[Meta: This question has been weighing on me due to its being unanswered for so long. I've personally shied away from it due to its use of the phrase "most computationally efficient." In practice, its hard to guarantee that any solution meets that description given variations that may occur from one target machine or dataset to the next. But since nobody else has stepped up, I'll make some comments in hopes that they might be of use.]
A few things that stand out for me in your code:
1) Unless I'm missing something, you are computing norm(V[r, ..])
redundantly many, many times during the computation. Asymptotically speaking, this suggests that you're doing quadratic work where only linear work is required. I'd suggest computing the norm for each row once and storing it in an array to avoid this redundant computation:
var normVrow: [docs] real = [r in docs] norm(V[r,..]);
Then, within the inner loop, you can just refer to normVrow[i]
or normVrow[j]
.
2) Since this is Chapel and your loop seems to have no cross-loop dependencies, rather than using serial for
loops, you should probably use a parallel forall
loop for this computation. There's a question about whether to:
(a) change your outer loop to a forall
(which would result in a load imbalance since the overall iteration space is triangular),
(b) change both loops to forall
loops (which would help the load imbalance problem by over-decomposing, but likely also increase overhead), or
(c) make the outer loop into a dynamically scheduled loop to address the load imbalance.

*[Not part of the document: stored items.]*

[src/common/link_regs_pkg.sv]
package link_regs_pkg;

  // ----------------------------------------------------------------
  // Register map
  // ----------------------------------------------------------------
  localparam logic [7:0] LINK_CAP_ADDR = 8'hCC;
  localparam logic [7:0] LINK_CTRL_ADDR = 8'hD0;
  localparam logic [1:0] RESP_OKAY = 2'h0;
  localparam logic [1:0] RESP_SLVERR = 2'h2;

  // ----------------------------------------------------------------
  // Link capabilities fields
  // ----------------------------------------------------------------
  localparam int CAP_SPEED_LSB = 0;
  localparam int CAP_WIDTH_LSB = 4;
  localparam int CAP_ASPM_LSB = 10;
  localparam int CAP_L0S_LSB = 12;
  localparam int CAP_L1_LSB = 15;
  localparam int CAP_DLAR_BIT = 20;
  localparam int CAP_BWN_BIT = 21;
  localparam int CAP_PORT_LSB = 24;
  localparam logic [3:0] CAP_SPEED_RST = 4'h2;
  localparam logic [5:0] CAP_WIDTH_VAL = 6'h01;
  localparam logic [1:0] CAP_ASPM_RST = 2'h0;
  localparam logic [2:0] CAP_L0S_RST = 3'h3;
  localparam logic [2:0] CAP_L1_RST = 3'h0;
  localparam logic [1:0] UPSTREAM_PORT_ID = 2'h0;

  // ----------------------------------------------------------------
  // Link control fields
  // ----------------------------------------------------------------
  localparam int CTL_ASPM_LSB = 0;
  localparam int CTL_RCB_BIT = 3;
  localparam int CTL_LDIS_BIT = 4;
  localparam int CTL_RETRAIN_BIT = 5;
  localparam int CTL_CCLK_BIT = 6;
  localparam int CTL_XSYNC_BIT = 7;
  localparam int CTL_HAWD_BIT = 9;
  localparam int CTL_BWMIE_BIT = 10;
  localparam int CTL_BWAIE_BIT = 11;

  // ----------------------------------------------------------------
  // Ordered-set counts on leaving low-power states
  // ----------------------------------------------------------------
  localparam logic [12:0] FTS_EXT_COUNT = 13'h1000;
  localparam logic [12:0] FTS_NORM_COUNT = 13'h0080;
  localparam logic [10:0] TS1_EXT_COUNT = 11'h400;
  localparam logic [10:0] TS1_NORM_COUNT = 11'h010;

  // Override of capability defaults from the SMBus or EEPROM loader
  typedef struct packed {
    logic [3:0] speed;
    logic [1:0] aspm;
    logic [2:0] l0s_lat;
    logic [2:0] l1_lat;
    logic [7:0] port_num;
  } cap_load_s;

  // Control levels handed to the link training logic
  typedef struct packed {
    logic l0s_en;
    logic l1_en;
    logic rx_l0s_ok;
    logic link_disable;
    logic common_clk;
    logic ext_synch;
    logic hw_width_dis;
    logic bw_mgmt_ie;
    logic bw_auto_ie;
  } link_ctrl_s;

endpackage : link_regs_pkg

[src/verilog/link_cap_ctrl_regs.sv]
// Behaviour
// - Max link speed bits 3:0, reset 0010b
// - Max width bits 9:4 read-only, x1
// - ASPM support bits 11:10 read-only, reset 00b
// - L0s exit latency bits 14:12, reset 011b
// - L1 exit latency bits 17:15, reset 000b
// - DL active reporting bit 20 zero
// - Bandwidth notify bit 21: upstream 0, downstream 1
// - Port number bits 31:24, reset equals port index
// - SMBus/EEPROM load replaces capability defaults
// - ASPM control bits 1:0 decode, reset 00b
// - Receiver may always enter L0s
// - RCB bit 3 always reads zero
// - Link disable: upstream zero, downstream disables
// - Retrain on writing bit 5, downstream only, reads zero
// - Common clock bit 6 read-write, reset zero
// - Extended synch: 4096 FTS, 1024 TS1
// - Autonomous width disable bit 9 read-write
// - Bits 10,11 writable downstream, upstream read-only
module link_cap_ctrl_regs
  import link_regs_pkg::*;
#(
  parameter logic [1:0] port_id = 2'h0
) (
  input wire logic aclk,
  input wire logic aresetn,
  input wire logic [7:0] s_axi_awaddr,
  input wire logic s_axi_awvalid,
  output logic s_axi_awready,
  input wire logic [31:0] s_axi_wdata,
  input wire logic [3:0] s_axi_wstrb,
  input wire logic s_axi_wvalid,
  output logic s_axi_wready,
  output logic [1:0] s_axi_bresp,
  output logic s_axi_bvalid,
  input wire logic s_axi_bready,
  input wire logic [7:0] s_axi_araddr,
  input wire logic s_axi_arvalid,
  output logic s_axi_arready,
  output logic [31:0] s_axi_rdata,
  output logic [1:0] s_axi_rresp,
  output logic s_axi_rvalid,
  input wire logic s_axi_rready,
  input wire logic cap_load_valid,
  input wire cap_load_s cap_load,
  output link_ctrl_s link_ctrl,
  output logic retrain_pulse,
  output logic [12:0] fts_count,
  output logic [10:0] ts1_count
);

  // ----------------------------------------------------------------
  // Port role
  // ----------------------------------------------------------------
  // Upstream port cannot disable or retrain its own link
  localparam logic is_up = (port_id == UPSTREAM_PORT_ID);
  localparam logic [7:0] port_num_rst = {6'h00, port_id};

  // ----------------------------------------------------------------
  // Write channel holding
  // ----------------------------------------------------------------
  logic aw_hold_r;
  logic w_hold_r;
  logic [7:0] awaddr_r;
  logic [31:0] wdata_r;
  logic [3:0] wstrb_r;
  logic bvalid_r;
  logic [1:0] bresp_r;
  logic awready_r;
  logic wready_r;

  wire aw_fire = s_axi_awvalid & awready_r;
  wire w_fire = s_axi_wvalid & wready_r;
  wire aw_have = aw_hold_r | aw_fire;
  wire w_have = w_hold_r | w_fire;
  wire do_write = aw_have & w_have & ~bvalid_r;
  wire [7:0] wr_addr = aw_hold_r ? awaddr_r : s_axi_awaddr;
  wire [31:0] wr_data = w_hold_r ? wdata_r : s_axi_wdata;
  wire [3:0] wr_strb = w_hold_r ? wstrb_r : s_axi_wstrb;
  wire b_done = bvalid_r & s_axi_bready;
  wire aw_hold_nxt = aw_have & ~do_write;
  wire w_hold_nxt = w_have & ~do_write;
  wire bvalid_nxt = (bvalid_r & ~b_done) | do_write;

  // Address decode for writes
  wire wr_cap = (wr_addr == LINK_CAP_ADDR);
  wire wr_ctl = (wr_addr == LINK_CTRL_ADDR);
  wire wr_ctl_lo = do_write & wr_ctl & wr_strb[0];
  wire wr_ctl_hi = do_write & wr_ctl & wr_strb[1];
  wire [1:0] wr_resp = (wr_cap | wr_ctl) ? RESP_OKAY : RESP_SLVERR;

  // One write in flight; readiness drops until the response is taken
  always_ff @(posedge aclk) begin
    if (!aresetn) begin
      aw_hold_r <= 1'b0;
      w_hold_r <= 1'b0;
      bvalid_r <= 1'b0;
      awready_r <= 1'b0;
      wready_r <= 1'b0;
    end else begin
      aw_hold_r <= aw_hold_nxt;
      w_hold_r <= w_hold_nxt;
      bvalid_r <= bvalid_nxt;
      awready_r <= ~aw_hold_nxt & ~bvalid_nxt;
      wready_r <= ~w_hold_nxt & ~bvalid_nxt;
    end
  end

  // Payload capture and response code
  always_ff @(posedge aclk) begin
    if (!aresetn) begin
      awaddr_r <= 8'h00;
      wdata_r <= 32'h0000_0000;
      wstrb_r <= 4'h0;
      bresp_r <= RESP_OKAY;
    end else begin
      if (aw_fire) begin
        awaddr_r <= s_axi_awaddr;
      end
      if (w_fire) begin
        wdata_r <= s_axi_wdata;
        wstrb_r <= s_axi_wstrb;
      end
      if (do_write) begin
        bresp_r <= wr_resp;
      end
    end
  end

  // ----------------------------------------------------------------
  // Capability fields
  // ----------------------------------------------------------------
  logic [3:0] cap_speed_r;
  logic [1:0] cap_aspm_r;
  logic [2:0] cap_l0s_r;
  logic [2:0] cap_l1_r;
  logic [7:0] cap_port_r;

  // Loader overrides the defaults; software writes never reach these
  always_ff @(posedge aclk) begin
    if (!aresetn) begin
      cap_speed_r <= CAP_SPEED_RST;
      cap_aspm_r <= CAP_ASPM_RST;
      cap_l0s_r <= CAP_L0S_RST;
      cap_l1_r <= CAP_L1_RST;
      cap_port_r <= port_num_rst;
    end else if (cap_load_valid) begin
      cap_speed_r <= cap_load.speed;
      cap_aspm_r <= cap_load.aspm;
      cap_l0s_r <= cap_load.l0s_lat;
      cap_l1_r <= cap_load.l1_lat;
      cap_port_r <= cap_load.port_num;
    end
  end

  // Width fixed at x1; reporting bit 20 held low; bit 21 by port role
  wire [31:0] cap_word = {cap_port_r, 2'h0, ~is_up, 1'b0, 2'h0,
                          cap_l1_r, cap_l0s_r, cap_aspm_r,
                          CAP_WIDTH_VAL, cap_speed_r};

  // ----------------------------------------------------------------
  // Control fields
  // ----------------------------------------------------------------
  logic [1:0] ctl_aspm_r;
  logic ctl_ldis_r;
  logic ctl_cclk_r;
  logic ctl_xsync_r;
  logic ctl_hawd_r;
  logic ctl_bwmie_r;
  logic ctl_bwaie_r;
  logic retrain_r;

  // Downstream-only bits simply load as zero on the upstream port
  always_ff @(posedge aclk) begin
    if (!aresetn) begin
      ctl_aspm_r <= 2'h0;
      ctl_ldis_r <= 1'b0;
      ctl_cclk_r <= 1'b0;
      ctl_xsync_r <= 1'b0;
      ctl_hawd_r <= 1'b0;
      ctl_bwmie_r <= 1'b0;
      ctl_bwaie_r <= 1'b0;
      retrain_r <= 1'b0;
    end else begin
      retrain_r <= wr_ctl_lo & ~is_up & wr_data[CTL_RETRAIN_BIT];
      if (wr_ctl_lo) begin
        ctl_aspm_r <= wr_data[CTL_ASPM_LSB +: 2];
        ctl_ldis_r <= wr_data[CTL_LDIS_BIT] & ~is_up;
        ctl_cclk_r <= wr_data[CTL_CCLK_BIT];
        ctl_xsync_r <= wr_data[CTL_XSYNC_BIT];
      end
      if (wr_ctl_hi) begin
        ctl_hawd_r <= wr_data[CTL_HAWD_BIT];
        ctl_bwmie_r <= wr_data[CTL_BWMIE_BIT] & ~is_up;
        ctl_bwaie_r <= wr_data[CTL_BWAIE_BIT] & ~is_up;
      end
    end
  end

  // Bits 2, 3, 5, 8 and 15:12 read back as zero; upper half unused here
  wire [31:0] ctl_word = {16'h0000, 4'h0, ctl_bwaie_r, ctl_bwmie_r,
                          ctl_hawd_r, 1'b0, ctl_xsync_r, ctl_cclk_r,
                          1'b0, ctl_ldis_r, 1'b0, 1'b0, ctl_aspm_r};

  // ----------------------------------------------------------------
  // Link-facing outputs
  // ----------------------------------------------------------------
  // Counts are registered so the link logic sees stable values
  always_ff @(posedge aclk) begin
    if (!aresetn) begin
      fts_count <= FTS_NORM_COUNT;
      ts1_count <= TS1_NORM_COUNT;
    end else begin
      fts_count <= ctl_xsync_r ? FTS_EXT_COUNT : FTS_NORM_COUNT;
      ts1_count <= ctl_xsync_r ? TS1_EXT_COUNT : TS1_NORM_COUNT;
    end
  end

  // Levels come straight from the control flops, except rx_l0s_ok, which is tied high
  assign link_ctrl.l0s_en = ctl_aspm_r[0];
  assign link_ctrl.l1_en = ctl_aspm_r[1];
  assign link_ctrl.rx_l0s_ok = 1'b1;
  assign link_ctrl.link_disable = ctl_ldis_r;
  assign link_ctrl.common_clk = ctl_cclk_r;
  assign link_ctrl.ext_synch = ctl_xsync_r;
  assign link_ctrl.hw_width_dis = ctl_hawd_r;
  assign link_ctrl.bw_mgmt_ie = ctl_bwmie_r;
  assign link_ctrl.bw_auto_ie = ctl_bwaie_r;
  assign retrain_pulse = retrain_r;

  // ----------------------------------------------------------------
  // Read channel
  // ----------------------------------------------------------------
  logic arready_r;
  logic rvalid_r;
  logic [31:0] rdata_r;
  logic [1:0] rresp_r;
  logic [7:0] raddr_r;

  wire ar_fire = s_axi_arvalid & arready_r;
  wire r_done = rvalid_r & s_axi_rready;
  wire rd_cap = (s_axi_araddr == LINK_CAP_ADDR);
  wire rd_ctl = (s_axi_araddr == LINK_CTRL_ADDR);
  wire [31:0] rd_word = rd_cap ? cap_word : (rd_ctl ? ctl_word : 32'h0000_0000);
  wire [1:0] rd_resp = (rd_cap | rd_ctl) ? RESP_OKAY : RESP_SLVERR;

  // One read in flight; data is sampled on the address handshake
  always_ff @(posedge aclk) begin
    if (!aresetn) begin
      arready_r <= 1'b0;
      rvalid_r <= 1'b0;
      rdata_r <= 32'h0000_0000;
      rresp_r <= RESP_OKAY;
      raddr_r <= 8'h00;
    end else if (ar_fire) begin
      arready_r <= 1'b0;
      rvalid_r <= 1'b1;
      rdata_r <= rd_word;
      rresp_r <= rd_resp;
      raddr_r <= s_axi_araddr;
    end else if (r_done | ~rvalid_r) begin
      arready_r <= 1'b1;
      rvalid_r <= 1'b0;
    end
  end

  assign s_axi_awready = awready_r;
  assign s_axi_wready = wready_r;
  assign s_axi_bvalid = bvalid_r;
  assign s_axi_bresp = bresp_r;
  assign s_axi_arready = arready_r;
  assign s_axi_rvalid = rvalid_r;
  assign s_axi_rdata = rdata_r;
  assign s_axi_rresp = rresp_r;

  // ----------------------------------------------------------------
  // Checks
  // ----------------------------------------------------------------
  wire rd_cap_out = rvalid_r & (raddr_r == LINK_CAP_ADDR);
  wire rd_ctl_out = rvalid_r & (raddr_r == LINK_CTRL_ADDR);

  property p_cap_fixed;
    @(posedge aclk) disable iff (!aresetn)
      rd_cap_out |-> (rdata_r[9:4] == CAP_WIDTH_VAL) && (rdata_r[20] == 1'b0)
        && (rdata_r[21] == ~is_up) && (rdata_r[23:22] == 2'h0)
        && (rdata_r[19:18] == 2'h0);
  endproperty
  a_cap_fixed: assert property (p_cap_fixed) else $error("capability fixed bits wrong");

  property p_ctl_zero_bits;
    @(posedge aclk) disable iff (!aresetn)
      rd_ctl_out |-> (rdata_r[3] == 1'b0) && (rdata_r[5] == 1'b0)
        && (rdata_r[2] == 1'b0) && (rdata_r[8] == 1'b0) && (rdata_r[31:12] == 20'h00000);
  endproperty
  a_ctl_zero_bits: assert property (p_ctl_zero_bits) else $error("control zero bits set");

  property p_reset_values;
    @(posedge aclk) disable iff (!aresetn)
      !$past(aresetn) |-> (cap_speed_r == CAP_SPEED_RST) && (cap_l0s_r == CAP_L0S_RST)
        && (cap_port_r == port_num_rst) && (ctl_aspm_r == 2'h0) && !ctl_cclk_r;
  endproperty
  a_reset_values: assert property (p_reset_values) else $error("bad reset value");

  property p_load;
    @(posedge aclk) disable iff (!aresetn)
      cap_load_valid |=> (cap_port_r == $past(cap_load.port_num))
        && (cap_speed_r == $past(cap_load.speed)) && (cap_l1_r == $past(cap_load.l1_lat));
  endproperty
  a_load: assert property (p_load) else $error("capability load not applied");

  property p_up_locked;
    @(posedge aclk) disable iff (!aresetn)
      is_up |-> !link_ctrl.link_disable && !retrain_pulse && !ctl_bwmie_r && !ctl_bwaie_r;
  endproperty
  a_up_locked: assert property (p_up_locked) else $error("upstream port bit changed");

  property p_retrain;
    @(posedge aclk) disable iff (!aresetn)
      (wr_ctl_lo && wr_data[CTL_RETRAIN_BIT] && !is_up) |=> retrain_pulse ##1 !retrain_pulse;
  endproperty
  a_retrain: assert property (p_retrain) else $error("retrain pulse wrong");

  property p_ext_synch;
    @(posedge aclk) disable iff (!aresetn)
      ctl_xsync_r[*2] |-> (fts_count == FTS_EXT_COUNT) && (ts1_count == TS1_EXT_COUNT);
  endproperty
  a_ext_synch: assert property (p_ext_synch) else $error("extended synch counts wrong");

  property p_aspm_decode;
    @(posedge aclk) disable iff (!aresetn)
      wr_ctl_lo |=> (link_ctrl.l1_en == $past(wr_data[1]))
        && (link_ctrl.l0s_en == $past(wr_data[0])) && link_ctrl.rx_l0s_ok;
  endproperty
  a_aspm_decode: assert property (p_aspm_decode) else $error("ASPM decode wrong");

  property p_bresp;
    @(posedge aclk) disable iff (!aresetn)
      (s_axi_awvalid && awready_r && s_axi_wvalid && wready_r) |=> s_axi_bvalid;
  endproperty
  a_bresp: assert property (p_bresp) else $error("write response late");

endmodule : link_cap_ctrl_regs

My instinct would be to do option c using Chapel's dynamic iterator:
use DynamicIters;
forall i in dynamic(ndocs) {
...
}
3) A final thing to consider would be to avoid the triangular iteration space and just redundantly compute X[i,j]
and X[j,i]
even though they'll have the same value. This may not make sense on a shared-memory run, but if you were computing on a distributed array X
, you'd likely reduce communication since those matrix values will be stored by different processors. In this approach, you could iterate with a single forall
loop over X.domain
, and the result would be well-load-balanced by default without the need for the dynamic iterator.